So I've created a 2D chess game board with all the pieces on it using the XNA library and all. However I don't know how to make the pieces move if I click them. This is what I have for the logic of one of the knight pieces.

if(mouse.LeftButton == ButtonState.Pressed 
      && mouse.X == wknight1.position.X 
      && mouse.Y == wknight1.position.Y)
{
}

How do I select the piece then allow it to move?

+3  A: 

I'm not familiar with XNA specifically but I'll give a few suggestions. For one thing, you probably want to keep the pieces in a 2D array or similar rather than having them in their own variables (like wknight1). Otherwise you'll have to check every variable every time the user clicks.

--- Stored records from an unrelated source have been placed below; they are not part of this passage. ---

### src/hw/rtl/rtv_pkg.sv
// Shared constants, reason codes and the azimuth wrap helper for the
// rotator target validator. No dependencies.
package rtv_pkg;

  localparam int ANGLE_BITS  = 21;
  localparam int TIME_BITS   = 32;
  localparam int ELEV_BITS   = 20;
  localparam int REASON_BITS = 3;
  localparam int CFG_IDX_BITS = 3;
  // working width for angles: holds sums up to three half turns past the limit
  localparam int NORM_BITS   = (ANGLE_BITS > 22) ? ANGLE_BITS + 2 : 24;

  typedef logic signed [NORM_BITS-1:0] angle_t;
  typedef logic [REASON_BITS-1:0]      reason_t;
  typedef logic [CFG_IDX_BITS-1:0]     cfg_idx_t;

  localparam reason_t RSN_OK        = 3'd0;
  localparam reason_t RSN_AZ_ABS    = 3'd1;
  localparam reason_t RSN_EL_ABS    = 3'd2;
  localparam reason_t RSN_WRAP      = 3'd3;
  localparam reason_t RSN_AZ_RANGE  = 3'd4;
  localparam reason_t RSN_EL_LOW    = 3'd5;
  localparam reason_t RSN_EL_HIGH   = 3'd6;

  localparam cfg_idx_t CFG_AZ_MIN   = 3'd0;
  localparam cfg_idx_t CFG_AZ_MAX   = 3'd1;
  localparam cfg_idx_t CFG_EL_MIN   = 3'd2;
  localparam cfg_idx_t CFG_EL_MAX   = 3'd3;
  localparam cfg_idx_t CFG_WRAP     = 3'd4;
  localparam cfg_idx_t CFG_WIN_START = 3'd5;
  localparam cfg_idx_t CFG_WIN_END  = 3'd6;

  localparam angle_t AZ_ABS_HI     = angle_t'(720000);
  localparam angle_t AZ_ABS_LO     = angle_t'(-720000);
  localparam angle_t EL_ABS_HI     = angle_t'(270000);
  localparam angle_t EL_ABS_LO     = angle_t'(-90000);
  localparam angle_t FULL_TURN     = angle_t'(360000);
  localparam angle_t NEG_FULL_TURN = angle_t'(-360000);
  localparam angle_t TWO_TURNS     = angle_t'(720000);
  localparam angle_t HALF_TURN     = angle_t'(180000);
  localparam angle_t NEG_HALF_TURN = angle_t'(-180000);

  localparam logic [ANGLE_BITS-1:0] AZ_MIN_RST = ANGLE_BITS'(0);
  localparam logic [ANGLE_BITS-1:0] AZ_MAX_RST = ANGLE_BITS'(360000);
  localparam logic [ELEV_BITS-1:0]  EL_MIN_RST = ELEV_BITS'(0);
  localparam logic [ELEV_BITS-1:0]  EL_MAX_RST = ELEV_BITS'(90000);

  // Reduce x into [0, 360000); valid for x in [-720000, 1080000).
  function automatic angle_t wrap_turn(input angle_t x);
    angle_t r;
    if (x >= TWO_TURNS) begin
      r = x - TWO_TURNS;
    end else if (x >= FULL_TURN) begin
      r = x - FULL_TURN;
    end else if (x >= angle_t'(0)) begin
      r = x;
    end else if (x >= NEG_FULL_TURN) begin
      r = x + FULL_TURN;
    end else begin
      r = x + TWO_TURNS;
    end
    return r;
  endfunction

endpackage

### src/hw/rtl/rotator_target_validator.sv
// Rotator target validator top level: input register, check logic, result
// register and search state. Depends on rtv_pkg.
//
// Usage:
//   Samples enter on the in_ channel (valid/ready); each gives exactly one
//   result on the out_ channel. Limits and the search window are written on
//   the cfg_ channel (index + data), which is always ready; write it only
//   while no request is in flight.
//   A request passes through two register stages (input register, result
//   register) before its result shows on out_.
//   Throughput: one request per cycle while out_ready is high; all checks
//   are adds and compares in one pass between the two registers.
//   Stall: when out_ready is low the result holds; the input register still
//   takes one more request, after which in_ready drops until the result
//   register drains.
//   Reset (rst_n low, synchronous): both stages empty, registers back to
//   their defaults (az 0..360 deg, el 0..90 deg, 0..360 mode, full window),
//   search state cleared. A request with last_sample set closes the search
//   and clears found/fail state after its result is formed.
module rotator_target_validator (
  input  logic                               clk,
  input  logic                               rst_n,
  input  logic                               in_valid,
  output logic                               in_ready,
  input  logic [rtv_pkg::TIME_BITS-1:0]      in_sample_time,
  input  logic signed [rtv_pkg::ANGLE_BITS-1:0] in_az_millideg,
  input  logic signed [rtv_pkg::ANGLE_BITS-1:0] in_el_millideg,
  input  logic                               in_last_sample,
  output logic                               out_valid,
  input  logic                               out_ready,
  output logic                               out_target_ok,
  output logic [rtv_pkg::REASON_BITS-1:0]    out_reason,
  output logic signed [rtv_pkg::ANGLE_BITS-1:0] out_az_normalized,
  output logic                               out_in_window,
  output logic                               out_first_hit,
  output logic                               out_search_done,
  output logic                               out_search_found,
  output logic [rtv_pkg::REASON_BITS-1:0]    out_final_reason,
  input  logic                               cfg_valid,
  output logic                               cfg_ready,
  input  logic [rtv_pkg::CFG_IDX_BITS-1:0]   cfg_index,
  input  logic [rtv_pkg::TIME_BITS-1:0]      cfg_data
);

  localparam int AB = rtv_pkg::ANGLE_BITS;
  localparam int EB = rtv_pkg::ELEV_BITS;
  localparam int NB = rtv_pkg::NORM_BITS;

  // configuration registers
  logic signed [AB-1:0]        az_min_r, az_max_r;
  logic signed [EB-1:0]        el_min_r, el_max_r;
  logic                        wrap_sel_r;
  logic [rtv_pkg::TIME_BITS-1:0] win_start_r, win_end_r;

  // input stage
  logic                        s1_valid_r;
  logic [rtv_pkg::TIME_BITS-1:0] s1_time_r;
  logic signed [AB-1:0]        s1_az_r, s1_el_r;
  logic                        s1_last_r;

  // result stage
  logic                        out_valid_r;
  logic                        ok_r, inwin_r, hit_r, done_r, found_out_r;
  rtv_pkg::reason_t            reason_r, final_reason_r;
  logic signed [AB-1:0]        az_norm_r;

  // search state
  logic                        found_flag_r, found_flag_nxt;
  rtv_pkg::reason_t            last_fail_r, last_fail_nxt;

  logic                        advance;
  logic                        in_accept;

  rtv_pkg::angle_t             az_x, el_x, az_min_x, az_max_x, el_min_x, el_max_x;
  rtv_pkg::angle_t             span, norm, az_rep;
  rtv_pkg::reason_t            reason_c;
  logic                        ok_c, inwin_c, hit_c;

  assign cfg_ready = 1'b1;
  assign advance   = s1_valid_r && (!out_valid_r || out_ready);
  assign in_ready  = !s1_valid_r || !out_valid_r || out_ready;
  assign in_accept = in_valid && in_ready;

  always_ff @(posedge clk) begin
    if (!rst_n) begin
      az_min_r    <= rtv_pkg::AZ_MIN_RST;
      az_max_r    <= rtv_pkg::AZ_MAX_RST;
      el_min_r    <= rtv_pkg::EL_MIN_RST;
      el_max_r    <= rtv_pkg::EL_MAX_RST;
      wrap_sel_r  <= 1'b0;
      win_start_r <= '0;
      win_end_r   <= '1;
    end else if (cfg_valid && cfg_ready) begin
      case (cfg_index)
        rtv_pkg::CFG_AZ_MIN:    az_min_r    <= cfg_data[AB-1:0];
        rtv_pkg::CFG_AZ_MAX:    az_max_r    <= cfg_data[AB-1:0];
        rtv_pkg::CFG_EL_MIN:    el_min_r    <= cfg_data[EB-1:0];
        rtv_pkg::CFG_EL_MAX:    el_max_r    <= cfg_data[EB-1:0];
        rtv_pkg::CFG_WRAP:      wrap_sel_r  <= cfg_data[0];
        rtv_pkg::CFG_WIN_START: win_start_r <= cfg_data;
        rtv_pkg::CFG_WIN_END:   win_end_r   <= cfg_data;
        default: ;
      endcase
    end
  end

  always_ff @(posedge clk) begin
    if (!rst_n) begin
      s1_valid_r <= 1'b0;
    end else if (in_ready) begin
      s1_valid_r <= in_valid;
    end
  end

  always_ff @(posedge clk) begin
    if (in_accept) begin
      s1_time_r <= in_sample_time;
      s1_az_r   <= in_az_millideg;
      s1_el_r   <= in_el_millideg;
      s1_last_r <= in_last_sample;
    end
  end

  // sign-extend everything to the working width
  always_comb begin
    az_x     = {{(NB-AB){s1_az_r[AB-1]}}, s1_az_r};
    el_x     = {{(NB-AB){s1_el_r[AB-1]}}, s1_el_r};
    az_min_x = {{(NB-AB){az_min_r[AB-1]}}, az_min_r};
    az_max_x = {{(NB-AB){az_max_r[AB-1]}}, az_max_r};
    el_min_x = {{(NB-EB){el_min_r[EB-1]}}, el_min_r};
    el_max_x = {{(NB-EB){el_max_r[EB-1]}}, el_max_r};
    span     = az_max_x - az_min_x;
  end

  always_comb begin
    az_rep = az_x;
    norm   = az_x;
    if (wrap_sel_r) begin
      norm = rtv_pkg::wrap_turn(az_x + rtv_pkg::HALF_TURN) - rtv_pkg::HALF_TURN;
    end else if (span <= rtv_pkg::FULL_TURN) begin
      norm = rtv_pkg::wrap_turn(az_x);
    end

    if (az_x < rtv_pkg::AZ_ABS_LO || az_x > rtv_pkg::AZ_ABS_HI) begin
      reason_c = rtv_pkg::RSN_AZ_ABS;
    end else if (el_x < rtv_pkg::EL_ABS_LO || el_x > rtv_pkg::EL_ABS_HI) begin
      reason_c = rtv_pkg::RSN_EL_ABS;
    end else if (wrap_sel_r &&
                 (az_min_x < rtv_pkg::NEG_HALF_TURN || az_max_x > rtv_pkg::HALF_TURN)) begin
      reason_c = rtv_pkg::RSN_WRAP;
    end else begin
      az_rep = norm;
      // min > max is a window that wraps round
      if ((az_min_x <= az_max_x) ? (norm < az_min_x || norm > az_max_x)
                                 : (norm < az_min_x && norm > az_max_x)) begin
        reason_c = rtv_pkg::RSN_AZ_RANGE;
      end else if (el_x < el_min_x) begin
        reason_c = rtv_pkg::RSN_EL_LOW;
      end else if (el_x > el_max_x) begin
        reason_c = rtv_pkg::RSN_EL_HIGH;
      end else begin
        reason_c = rtv_pkg::RSN_OK;
      end
    end
  end

  assign ok_c    = (reason_c == rtv_pkg::RSN_OK);
  assign inwin_c = (s1_time_r >= win_start_r) && (s1_time_r <= win_end_r);
  assign hit_c   = inwin_c && !found_flag_r && ok_c;

  always_comb begin
    found_flag_nxt = found_flag_r;
    last_fail_nxt  = last_fail_r;
    if (inwin_c && !found_flag_r) begin
      if (ok_c) begin
        found_flag_nxt = 1'b1;
      end else begin
        last_fail_nxt = reason_c;
      end
    end
  end

  always_ff @(posedge clk) begin
    if (!rst_n) begin
      found_flag_r <= 1'b0;
      last_fail_r  <= rtv_pkg::RSN_OK;
    end else if (advance) begin
      found_flag_r <= s1_last_r ? 1'b0 : found_flag_nxt;
      last_fail_r  <= s1_last_r ? rtv_pkg::RSN_OK : last_fail_nxt;
    end
  end

  always_ff @(posedge clk) begin
    if (!rst_n) begin
      out_valid_r <= 1'b0;
    end else if (!out_valid_r || out_ready) begin
      out_valid_r <= s1_valid_r;
    end
  end

  always_ff @(posedge clk) begin
    if (advance) begin
      ok_r           <= ok_c;
      reason_r       <= reason_c;
      az_norm_r      <= az_rep[AB-1:0];
      inwin_r        <= inwin_c;
      hit_r          <= hit_c;
      done_r         <= s1_last_r;
      found_out_r    <= s1_last_r && found_flag_nxt;
      final_reason_r <= (s1_last_r && !found_flag_nxt) ? last_fail_nxt : rtv_pkg::RSN_OK;
    end
  end

  assign out_valid         = out_valid_r;
  assign out_target_ok     = ok_r;
  assign out_reason        = reason_r;
  assign out_az_normalized = az_norm_r;
  assign out_in_window     = inwin_r;
  assign out_first_hit     = hit_r;
  assign out_search_done   = done_r;
  assign out_search_found  = found_out_r;
  assign out_final_reason  = final_reason_r;

  a_hit_is_valid: assert property (@(posedge clk) disable iff (!rst_n)
    out_valid_r && hit_r |-> ok_r && inwin_r)
    else $error("first hit on a failing or out-of-window sample");

  a_found_only_on_last: assert property (@(posedge clk) disable iff (!rst_n)
    out_valid_r && (found_out_r || final_reason_r != rtv_pkg::RSN_OK) |-> done_r)
    else $error("search outcome reported before the last sample");

  a_found_excludes_reason: assert property (@(posedge clk) disable iff (!rst_n)
    out_valid_r && found_out_r |-> final_reason_r == rtv_pkg::RSN_OK)
    else $error("final reason set on a successful search");

  a_state_cleared: assert property (@(posedge clk) disable iff (!rst_n)
    advance && s1_last_r |=> !found_flag_r && last_fail_r == rtv_pkg::RSN_OK)
    else $error("search state not cleared after last sample");

  a_hit_needs_empty_search: assert property (@(posedge clk) disable iff (!rst_n)
    advance && found_flag_r |=> !hit_r)
    else $error("second hit in one search");

endmodule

I'm assuming you want a system where the user clicks a piece to select it, then clicks an empty square to move it there. Here's some pseudo-code for something like that (I'm using a null board location to mean an empty square here):

if(mouse.LeftButton == ButtonState.Pressed
  && board[mouse.x][mouse.y] != null && pieceSelected == null)
{
    pieceSelected = board[mouse.x][mouse.y];
    selectedX = mouse.x;
    selectedY = mouse.y
}
else if (mouse.LeftButton == ButtonState.Pressed
  && board[mouse.x][mouse.y] == null && pieceSelected != null)
{
    board[selectedX][selectedY] == null;
    board[mouse.x][mouse.y] = pieceSelected;
    pieceSelected = null;
}

You can add in further conditions like isAValidMove(pieceType, startx, starty, finishx, finishy) where you check that the player is trying to move their own piece and that it's a legal chess move etc. You could probably make this more elegant and OO (and/or event-driven) too (and add click-and-dragging etc) but I'm keeping it simple to illustrate the basic logic.

Ryan
how do i setup the 2d array to hold all the pieces? i have sprite images for all of them.
Sankar
The array doesn't actually hold the images of the pieces or whatever, it holds a logical reference to the pieces (whether a string like "white_knight", or a custom Piece object, or even just a number). Then you can know how to render the graphical board by looking at the board array. Basically, the board array is a logical *model* of the game-state, and the graphical display is a *view* of that gamestate. You should try to avoid mixing up the model and view too much - keeping them separate will make it easier to change things later on.